The problem – Write out, word for word, every line in the data below from the one containing "hold endpoints to repair,38,0" to the one containing "hold buffers,1,0", both of them included.

Stored data entries –
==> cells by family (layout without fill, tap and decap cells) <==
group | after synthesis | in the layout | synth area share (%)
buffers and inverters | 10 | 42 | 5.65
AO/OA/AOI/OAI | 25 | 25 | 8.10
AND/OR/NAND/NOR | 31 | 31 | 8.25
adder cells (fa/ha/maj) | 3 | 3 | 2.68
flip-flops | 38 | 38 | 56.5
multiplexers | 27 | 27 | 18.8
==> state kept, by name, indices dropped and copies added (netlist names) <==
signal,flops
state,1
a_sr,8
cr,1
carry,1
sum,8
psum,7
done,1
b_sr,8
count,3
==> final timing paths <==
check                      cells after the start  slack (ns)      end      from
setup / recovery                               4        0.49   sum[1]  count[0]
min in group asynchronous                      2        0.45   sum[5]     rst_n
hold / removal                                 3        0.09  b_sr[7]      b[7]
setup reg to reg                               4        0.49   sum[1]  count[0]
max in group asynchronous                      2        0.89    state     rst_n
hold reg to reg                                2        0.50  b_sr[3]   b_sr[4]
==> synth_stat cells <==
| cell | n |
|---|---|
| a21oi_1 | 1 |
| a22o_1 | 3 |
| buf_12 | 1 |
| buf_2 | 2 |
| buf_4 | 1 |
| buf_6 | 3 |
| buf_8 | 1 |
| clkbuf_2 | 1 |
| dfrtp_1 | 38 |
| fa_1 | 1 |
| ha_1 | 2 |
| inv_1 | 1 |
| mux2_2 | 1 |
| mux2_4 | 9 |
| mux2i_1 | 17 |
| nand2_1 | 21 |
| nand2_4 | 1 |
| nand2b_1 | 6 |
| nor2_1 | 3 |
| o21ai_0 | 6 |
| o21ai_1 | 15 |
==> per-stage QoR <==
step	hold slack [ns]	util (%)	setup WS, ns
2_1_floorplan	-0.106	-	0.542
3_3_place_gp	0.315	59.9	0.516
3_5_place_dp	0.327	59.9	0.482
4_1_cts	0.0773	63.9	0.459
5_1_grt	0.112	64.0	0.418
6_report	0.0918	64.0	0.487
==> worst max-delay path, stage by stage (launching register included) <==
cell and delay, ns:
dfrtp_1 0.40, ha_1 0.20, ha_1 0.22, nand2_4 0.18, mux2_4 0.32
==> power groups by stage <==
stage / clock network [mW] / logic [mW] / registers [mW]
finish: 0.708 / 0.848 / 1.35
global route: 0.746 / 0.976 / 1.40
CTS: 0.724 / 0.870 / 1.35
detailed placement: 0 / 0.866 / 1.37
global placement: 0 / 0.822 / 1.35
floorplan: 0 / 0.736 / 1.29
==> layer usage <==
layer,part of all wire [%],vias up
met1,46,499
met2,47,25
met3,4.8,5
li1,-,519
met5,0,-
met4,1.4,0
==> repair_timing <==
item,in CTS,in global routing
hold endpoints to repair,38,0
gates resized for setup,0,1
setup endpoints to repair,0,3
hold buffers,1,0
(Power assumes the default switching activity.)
<file path="config.mk">
export PLATFORM = sky130hd
export DESIGN_NAME = ex_mem_reg
export DESIGN_NICKNAME = d
export VERILOG_FILES = /design/src/rtl/ex_mem_reg.sv
export SDC_FILE = /design/constraint.sdc
export NUM_CORES = 1
export LEC_CHECK = 0
export CORE_MARGIN = 10
export CORE_UTILIZATION = 35
export DETAILED_ROUTE_END_ITERATION = 8
export MAX_ROUTING_LAYER = met4
export PLACE_DENSITY = 0.8
export SYNTH_ARGS = -nofsm -noshare
export SYNTH_HDL_FRONTEND = slang
export SYNTH_SLANG_ARGS = --single-unit
</file>
<file path="constraint.sdc">
create_clock -name clk -period 1.45 [get_ports clk]
set_clock_uncertainty 0.05 [all_clocks]
set_input_delay 0.3625 -clock clk [delete_from_list [all_inputs] [get_ports clk]]
set_output_delay 0.3625 -clock clk [all_outputs]
set_load 0.01 [all_outputs]
</file>
<file path="src/rtl/ex_mem_reg.sv">
// EX/MEM pipeline register: carries execute results and MEM/WB controls into MEM, with stall, flush and a squash counter.
// Optional macro EX_MEM_FLAGS_EN adds the ex_nzcv/mem_nzcv condition-flag path.
module ex_mem_reg #(
    parameter int DATA_W = 64,
    parameter int REG_W  = 5,
    parameter int CNT_W  = 8
) (
    input  logic              clk,
    input  logic              reset_n,
    input  logic              stall_i,
    input  logic              flush_i,
    input  logic              ex_valid,
    input  logic              ex_reg_write,
    input  logic              ex_mem_to_reg,
    input  logic              ex_mem_read,
    input  logic              ex_mem_write,
    input  logic              ex_branch,
    input  logic              ex_uncond_branch,
    input  logic              ex_zero,
    input  logic [DATA_W-1:0] ex_alu_result,
    input  logic [DATA_W-1:0] ex_write_data,
    input  logic [DATA_W-1:0] ex_branch_target,
    input  logic [REG_W-1:0]  ex_rd,
`ifdef EX_MEM_FLAGS_EN
    input  logic [3:0]        ex_nzcv,
    output logic [3:0]        mem_nzcv,
`endif
    output logic              mem_valid,
    output logic              mem_reg_write,
    output logic              mem_mem_to_reg,
    output logic              mem_mem_read,
    output logic              mem_mem_write,
    output logic              mem_branch,
    output logic              mem_uncond_branch,
    output logic              mem_zero,
    output logic [DATA_W-1:0] mem_alu_result,
    output logic [DATA_W-1:0] mem_write_data,
    output logic [DATA_W-1:0] mem_branch_target,
    output logic [REG_W-1:0]  mem_rd,
    output logic [CNT_W-1:0]  squash_count
);

    localparam logic [REG_W-1:0] XZR = REG_W'(31);

    function automatic logic [CNT_W-1:0] sat_inc(input logic [CNT_W-1:0] v);
        logic [CNT_W-1:0] one;
        one = {{(CNT_W-1){1'b0}}, 1'b1};
        return (&v) ? v : v + one;
    endfunction

    logic ld_reg_write;
    logic ld_mem_read;
    logic ld_mem_write;
    logic ld_branch;
    logic ld_uncond_branch;

    // Side-effecting controls are dropped for empty slots; writes to XZR are discarded.
    always_comb begin
        ld_reg_write     = ex_valid & ex_reg_write & (ex_rd != XZR);
        ld_mem_read      = ex_valid & ex_mem_read;
        ld_mem_write     = ex_valid & ex_mem_write;
        ld_branch        = ex_valid & ex_branch;
        ld_uncond_branch = ex_valid & ex_uncond_branch;
    end

    // EX -> MEM stage boundary
    always_ff @(posedge clk) begin
        if (!reset_n) begin
            mem_valid         <= 1'b0;
            mem_reg_write     <= 1'b0;
            mem_mem_to_reg    <= 1'b0;
            mem_mem_read      <= 1'b0;
            mem_mem_write     <= 1'b0;
            mem_branch        <= 1'b0;
            mem_uncond_branch <= 1'b0;
            mem_zero          <= 1'b0;
            mem_alu_result    <= '0;
            mem_write_data    <= '0;
            mem_branch_target <= '0;
            mem_rd            <= '0;
`ifdef EX_MEM_FLAGS_EN
            mem_nzcv          <= '0;
`endif
            squash_count      <= '0;
        end else if (flush_i) begin
            mem_valid         <= 1'b0;
            mem_reg_write     <= 1'b0;
            mem_mem_to_reg    <= 1'b0;
            mem_mem_read      <= 1'b0;
            mem_mem_write     <= 1'b0;
            mem_branch        <= 1'b0;
            mem_uncond_branch <= 1'b0;
            mem_zero          <= 1'b0;
            mem_alu_result    <= '0;
            mem_write_data    <= '0;
            mem_branch_target <= '0;
            mem_rd            <= '0;
`ifdef EX_MEM_FLAGS_EN
            mem_nzcv          <= '0;
`endif
            if (ex_valid) begin
                squash_count <= sat_inc(squash_count);
            end
        end else if (!stall_i) begin
            mem_valid         <= ex_valid;
            mem_reg_write     <= ld_reg_write;
            mem_mem_to_reg    <= ex_mem_to_reg;
            mem_mem_read      <= ld_mem_read;
            mem_mem_write     <= ld_mem_write;
            mem_branch        <= ld_branch;
            mem_uncond_branch <= ld_uncond_branch;
            mem_zero          <= ex_zero;
            mem_alu_result    <= ex_alu_result;
            mem_write_data    <= ex_write_data;
            mem_branch_target <= ex_branch_target;
            mem_rd            <= ex_rd;
`ifdef EX_MEM_FLAGS_EN
            mem_nzcv          <= ex_nzcv;
`endif
        end
    end

endmodule

</file>
== Word level (Yosys, flattened, before mapping) ==
Cells that the tools add are included.
Word-level totals
  latch bits: 0
  input bits: 209
  RAM bits: 0
  flip-flop bits (word level): 213
  bits in read-only memories: 0
  word-level logic and storage cells: 26
  memories: 0
Cells by class
  $add $sub $neg: 1
  reduce and logical (&&, ||, !) cells: 3
  shift operators: 0
  div/mod/pow operators: 0
  eq/ne operators: 1
  bitwise gates (word level): 8
  multipliers: 0
  $lt $le $gt $ge: 0
  multiplexer cells: 0
Operators with widths (count)
  $add A8 B1 Y8 const B: 1
  $reduce_and A8 Y1: 1
  $and A1 B1 Y1: 6
  $ne A5 B5 Y1 const B: 1
  $reduce_and A3 Y1: 1
  $not A1 Y1: 2
  $reduce_or A2 Y1: 1

== Longest topological paths before layout ==
Gate-level depths: netlist of run 1.
  word-level depth: 3
  depth in mapped cells: 6
  gate-level depth less buffers: 5

== Worst setup path after synthesis of run 1 ==
OpenSTA, ideal clock, no wires.
  path kind: register to register
  start: register squash_count[0]
  end: register squash_count[7]
  cell stages (with the launch flop): 7
  arrival time: 1.485 ns
  clock period less this slack: 1.650 ns
  data required time: 1.285 ns
  setup slack: -0.200 ns
  cell sequence: dfxtp_1 -> ha_1 -> and4_1 -> buf_6 -> a2111oi_4 -> xor2_1 -> and2_1
On the way
  word-level cells in the longest chain between the ends: 3
RTL lines
  start, declared: RTL line 40  | output logic [CNT_W-1:0] squash_count
  start signal, assigned: RTL line 102  | squash_count <= sat_inc(squash_count);
  branches (longest 3 deep; another with $add A8 B1 Y8)
Several ways; the timed one is not identified.
A chain may end at the register's enable or synchronous reset.

== Worst setup path in the final report of run 1 ==
  start: register squash_count[0]
  end: output port squash_count[0]
No word-level cell between the ends.

==> results.tsv, run 1 <==
stage	metric	value	unit
placement	port_buffers	421	
global_route	grt_pass1_wl	41500	µm
global_route	grt-ovfl-total	0	
power_and_ir_drop	p_int	0.0107	W
sta	layout_setup_ws	-0.0498	ns
route	ant_nets	0	
global_route	grt_usage	19.1	%
worst_setup_path	required	1.04	ns
synth	synth_nets	917	
final_layout	seq_area	4290	µm²
clocking	clk_pin_slew	0.06	ns
route	routed_wl	28000	µm
final_layout	fin_util	58.8	%
sta	timing.final.crit_share	103	%
route	wl_per_cell	19.3	µm
route	via_per_inst	4.64	
sta	setup_viol	4	
sta	post-route-min-period	1.50	ns
min_path	min_from	stall_i	
clocking	cts_hold_buf	0	
min_path	holdPathStages	4	
route	drt_first_iter_violations	275	
floorplanning	num_rows	53	
route	dr_total_vias	6729	
clocking	cts_buffers	23	
sta	rsz0062_at_grt	true	
synth	synth_cell_types	24	
sta	fmax	667	MHz
synth	yosys_warnings	0	
worst_setup_path	crit_fanout	2	
final_layout	reg.largest.list	mem_alu_result x64, mem_branch_target x64, mem_write_data x64	
sta	worst_pin_slew	0.263	ns
sta	maxSlewHeadroom	82.5	%
placement	pre_cts_slack	-0.269	ns
worst_setup_path	crit_chain	buf_6 -> buf_6	
global_route	grt_max_degree	29	
worst_setup_path	cp-end-kind	primary output	
power_and_ir_drop	p_per_area	1120	nW/µm²
synth	synth_seq_area_share	56.2	%
global_route	first_global_vias	7039	
clocking	root_buffer	clkbuf_16	
synth	synth_top_area_cell	dfxtp_1	
synth	yosys-top-cells-area	dfxtp_1 (56%), mux2i_1 (27%), nor2_1 (10%)	
synth	synth_edf_count	0	
synth	synth-seq-cells	213	
min_path	hold_end	mem_branch_target[13]	
clocking	tritoncts	yes	
route	drcViolationCount	0	
floorplanning	die-area	28000	µm²
outcome	status	complete, but fails checks	
worst_setup_path	critPathMostFrequentCell	buf_6	
power_and_ir_drop	power_frac_comb	13.0	%
route	drt_first_pass_iters	6	
final_layout	multi_input_area	3110	µm²
final_layout	drive_gt1_share	27.9	%
power_and_ir_drop	sw_frac_of_total	22.8	%
power_and_ir_drop	p_seq_share	44.1	%
clocking	cts_sinks	213	
synth	yosys-top-cells-count	dfxtp_1 (213), nor2_1 (205), mux2i_1 (201)	
worst_setup_path	crit_type	reg2out	
floorplanning	fp.dieH	167	µm
final_layout	nets	1370	
final_layout	fillerInstances	1810	
floorplanning	coreArea	21200	µm²
power_and_ir_drop	p_sw	0.00317	W
worst_setup_path	ff2ff_setup_slack	-0.03	ns
job	drv_cap	0	
clocking	ctsLongestPathBuffers	3	
floorplanning	pin_count	422	
placement	gp_congestion	0.804	
floorplanning	start_util	35.9	%
sta	finalHoldViolations	0	
synth	synthFlopType	dfxtp_1	
synth	avgSynthCellArea	10.7	µm²
worst_setup_path	r2r_cells	6	
worst_setup_path	cp-start-kind	flop	
worst_setup_path	r2r_start	squash_count[0]	
power_and_ir_drop	peakVddDrop	0.00115	V
worst_setup_path	worst_ep_arrival_time	1.09	ns
worst_setup_path	r2r_end	squash_count[7]	
synth	yosysMostFrequentCell	dfxtp_1	
clocking	h-tree-depth	1	
synth	synth_top_area_share	56.2	%
synth	netlist_instances	707	
synth	async_flop_share	0	%
outcome	violations	setup timing	
worst_setup_path	critPathSlowestCell	dfxtp_4	
sta	drv_slew	0	
final_layout	synthToLayoutAreaGrowth	63.9	%
power_and_ir_drop	leakage	6.05	nW
min_path	hold_class	in2reg	
placement	dp_hpwl	22000	µm
floorplanning	dieWidth	167	µm
worst_setup_path	slowest_delay	0.35	ns
synth	synth.cell_area	7590	µm²
sta	setup_tns	-0.155	ns
power_and_ir_drop	clkPwrFrac	42.9	%
global_route	antenna_found_initial	0	
clocking	clk_latency	0.50	ns
final_layout	antenna_cells	0	
## per-layer routing
layer | global-route usage, % | vias to the layer above | wire length [µm]
met5 | - | - | 0
met3 | 6.95 | 42 | 2580
met1 | 20.2 | 3117 | 11000
met2 | 33.2 | 306 | 13800
li1 | - | 3264 | -
met4 | 4.77 | 0 | 650
## kinds of logic (layout without fill, tap and decap cells)
family          count (synthesis)  after routing  share of synthesized area (%)
buf+inv                        47            515                           3.17
simple gates                  228            228                           12.0
mux                           201            201                           26.5
flops                         213            213                           56.2
compound gates                 11             11                           1.30
fa+ha+maj                       1              1                          0.165
xor+xnor                        6              6                          0.693
## through the flow
step	hold WS, ns	total power, W	instance area (µm²)	cells
floorplan	0.433	0.00696	7600	707
global placement	0.421	0.00819	12600	1407
detailed placement	0.428	0.00823	12600	1407
CTS	0.231	0.0141	12400	1449
global route	0.264	0.0144	12400	1450
finish	0.257	0.0139	12400	1450
## layout make-up
class                   instances  area share, %
multi-input cells             447           25.0
clock buffers                  32           5.46
repair buffers                475           31.5
clock inverters                 8          0.775
flip-flops and latches        213           34.5
well taps                     275           2.77
## power by group through the flow
stage / logic [W] / clock network, W / registers, W
floorplan: 0.000612 / 0 / 0.00635
global placement: 0.00193 / 0 / 0.00626
detailed placement: 0.00196 / 0 / 0.00627
CTS: 0.00181 / 0.00612 / 0.00613
global route: 0.00193 / 0.00633 / 0.00615
finish: 0.00180 / 0.00597 / 0.00613
## timing repair
item                       in CTS  in global routing
buffers inserted                2                  1
pin swaps                       6                  6
resized for setup             872                 26
setup endpoints to repair     218                 26
hold endpoints to repair        0                  0
## cells in the final DEF, fill, tap and decap left out, drive strengths merged, types with 2 or more instances in the layout
cell / synthesis / layout
and2: 6 / 6
mux2i: 201 / 201
bufinv: 0 / 2
clkinv: 0 / 5
nor2: 205 / 205
buf: 39 / 268
clkdlybuf4s50: 0 / 207
clkbuf: 8 / 32
dfxtp: 213 / 213
nand2: 4 / 4
a211oi: 3 / 3
and3: 2 / 2
xor2: 6 / 6
nor2b: 2 / 2
a22oi: 4 / 4
a21oi: 2 / 2
nand2b: 2 / 2
nand3: 4 / 4
## how the worst max path moves through the flow
stage	start	to	slack [ns]
finish	squash_count[0]	squash_count[0]	-0.05
floorplan	squash_count[0]	squash_count[7]	-0.05
detailed placement	ex_valid	squash_count[5]	-0.27
global route	squash_count[0]	squash_count[7]	-0.10
global placement	flush_i	squash_count[5]	-0.22
CTS	squash_count[0]	squash_count[7]	-0.11
## worst max-delay path: cells and delay by family, from the launching register on
kind / cells / cell delay [ns]
buf+inv: 2 / 0.23
flops: 1 / 0.35
(Power assumes the default switching activity.)
==> run 2: changes to the inputs <==
==> config.mk (replaced) <==
export PLATFORM = sky130hd
export DESIGN_NAME = ex_mem_reg
export DESIGN_NICKNAME = d
export VERILOG_FILES = /design/src/rtl/ex_mem_reg.sv
export SDC_FILE = /design/constraint.sdc
export NUM_CORES = 1
export LEC_CHECK = 0
export CORE_AREA = 2 2 164 166
export DETAILED_ROUTE_END_ITERATION = 8
export DIE_AREA = 0 0 166 168
export GPL_TIMING_DRIVEN = 0
export MAX_ROUTING_LAYER = met4
export PLACE_DENSITY = 0.66
export SYNTH_ARGS = -nofsm -noshare
export SYNTH_HDL_FRONTEND = slang
export SYNTH_SLANG_ARGS = --single-unit
==> run 2 against run 1 <==
Against the previous run:
- the run still ends with setup timing left
- maximum frequency decreased by 1.4%
- setup slack got worse by 0.021 ns
- hold slack better by 0.095 ns
- final area decreased by 0.12%
- final cell count rose by 5.0%
- clock power rose by 11%
==> results.tsv, run 2 (synthesis results as in run 1) <==
stage	metric	value	unit
job	drv_cap	0	
route	drt_first_iter_violations	320	
placement	dp_hpwl	19900	µm
route	wl_per_cell	17.1	µm
clocking	cts_hold_buf	0	
power_and_ir_drop	leakage	5.97	nW
sta	post-route-min-period	1.52	ns
final_layout	final_cells	1523	
sta	finalHoldViolations	0	
sta	layout_setup_ws	-0.0712	ns
global_route	grt-ovfl-total	0	
floorplanning	fp.dieH	168	µm
final_layout	final_cell_mix	buf_2 (208), nor2_1 (205), clkdlybuf4s50_1 (205)	
outcome	status	complete, but fails checks	
power_and_ir_drop	p_per_area	1160	nW/µm²
clocking	h-tree-depth	1	
clocking	clk_pin_slew	0.06	ns
placement	pre_cts_slack	-1.38	ns
route	routed_wl	26000	µm
route	dr_total_vias	6669	
final_layout	drive_gt1_share	30.5	%
clocking	cts_buffers	25	
global_route	antenna_found_initial	1	
power_and_ir_drop	peakVddDrop	0.000723	V
final_layout	mostFrequentLayoutCell	buf_2	
worst_setup_path	crit_fanout	4	
route	drt_first_pass_iters	4	
clocking	tritoncts	yes	
global_route	first_global_vias	6740	
clocking	ctsLongestPathBuffers	3	
worst_setup_path	cp-end-kind	primary output	
sta	fmax	657	MHz
sta	drv_slew	0	
sta	whs	0.352	ns
global_route	grt_max_degree	14	
global_route	grt_usage	18.4	%
worst_setup_path	r2r_start	squash_count[0]	
floorplanning	dieWidth	166	µm
final_layout	reg.largest.list	mem_alu_result x64, mem_branch_target x64, mem_write_data x64	
final_layout	synthToLayoutAreaGrowth	63.7	%
min_path	hold_class	in2reg	
outcome	violations	setup timing	
worst_setup_path	ff2ff_setup_slack	0.02	ns
sta	worst_pin_slew	0.558	ns
floorplanning	start_util	28.8	%
floorplanning	die-area	27900	µm²
sta	setup_viol	2	
final_layout	nets	1373	
min_path	min_from	stall_i	
placement	gp_congestion	0.783	
worst_setup_path	crit_type	reg2out	
clocking	root_buffer	clkbuf_16	
route	via_per_inst	4.38	
worst_setup_path	startpoint	squash_count[0]	
route	drcViolationCount	0	
floorplanning	coreArea	26400	µm²
worst_setup_path	cp-start-kind	flop	
placement	dp_cells	1468	
clocking	cts_sinks	213	
floorplanning	num_rows	60	
sta	maxSlewHeadroom	62.8	%
sta	timing.final.crit_share	105	%
worst_setup_path	required	1.04	ns
final_layout	design_area	12400	µm²
global_route	grt_pass1_wl	39200	µm
worst_setup_path	worst_ep_arrival_time	1.11	ns
floorplanning	pin_count	422	
sta	rsz0062_at_grt	true	
placement	dpl_cell_area	12200	µm²
clocking	clk_latency	0.51	ns
placement	port_buffers	420	
route	ant_nets	0	
sta	setup_tns	-0.134	ns
run 2: power breakdown:
part | switching, W | total (W) | internal [W] | leakage (nW)
logic | 0.000698 | 0.00167 | 0.000971 | 3.78
clock network | 0.00252 | 0.00660 | 0.00408 | 0.435
registers | 0.0000975 | 0.00614 | 0.00604 | 1.76
run 2: stage by stage:
step / power (W) / util (%)
after floorplan: 0.00696 / -
after global placement: 0.00807 / 46.4
after detailed placement: 0.00809 / 46.4
after CTS: 0.0146 / 46.4
after global routing: 0.0150 / 47.1
final: 0.0144 / 47.1
run 2: critical path: stages (launching register included):
cell     delay (ns)
dfxtp_4        0.36
buf_6          0.12
buf_6          0.12
run 2: worst paths after layout:
kind,to,cells after the start
worst max-delay path,squash_count[0],2
worst min-delay path,mem_valid,4
worst max register to register,squash_count[7],5
worst min register to register,mem_alu_result[53],2
run 2: layer usage:
| layer | routed length, µm | part of all wire (%) | vias up | track usage, % |
|---|---|---|---|---|
| li1 | - | - | 3280 | - |
| met1 | 10200 | 39 | 3065 | 20.1 |
| met2 | 12800 | 49 | 299 | 32.1 |
| met3 | 2690 | 10 | 25 | 7.01 |
| met4 | 367 | 1.4 | 0 | 3.55 |
| met5 | 0 | 0 | - | - |
run 2: timing repair:
action	4_1_cts	5_1_grt
cloned	0	0
setup endpoints to repair	426	50
buffers inserted	9	2
pin swaps	3	4
gates resized for setup	913	54
run 2: area by class of cell:
cell class | instances | area [µm²]
Sequential cell | 213 | 4330
Tap cell | 341 | 427
Clock inverter | 16 | 193
Antenna cell | 1 | 2.50
Clock buffer | 29 | 681
Multi-Input combinational cell | 447 | 3140
Timing Repair Buffer | 431 | 3420
Fill cell | 2519 | 13900
Buffer | 45 | 233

Your solution –
hold endpoints to repair,38,0
gates resized for setup,0,1
setup endpoints to repair,0,3
hold buffers,1,0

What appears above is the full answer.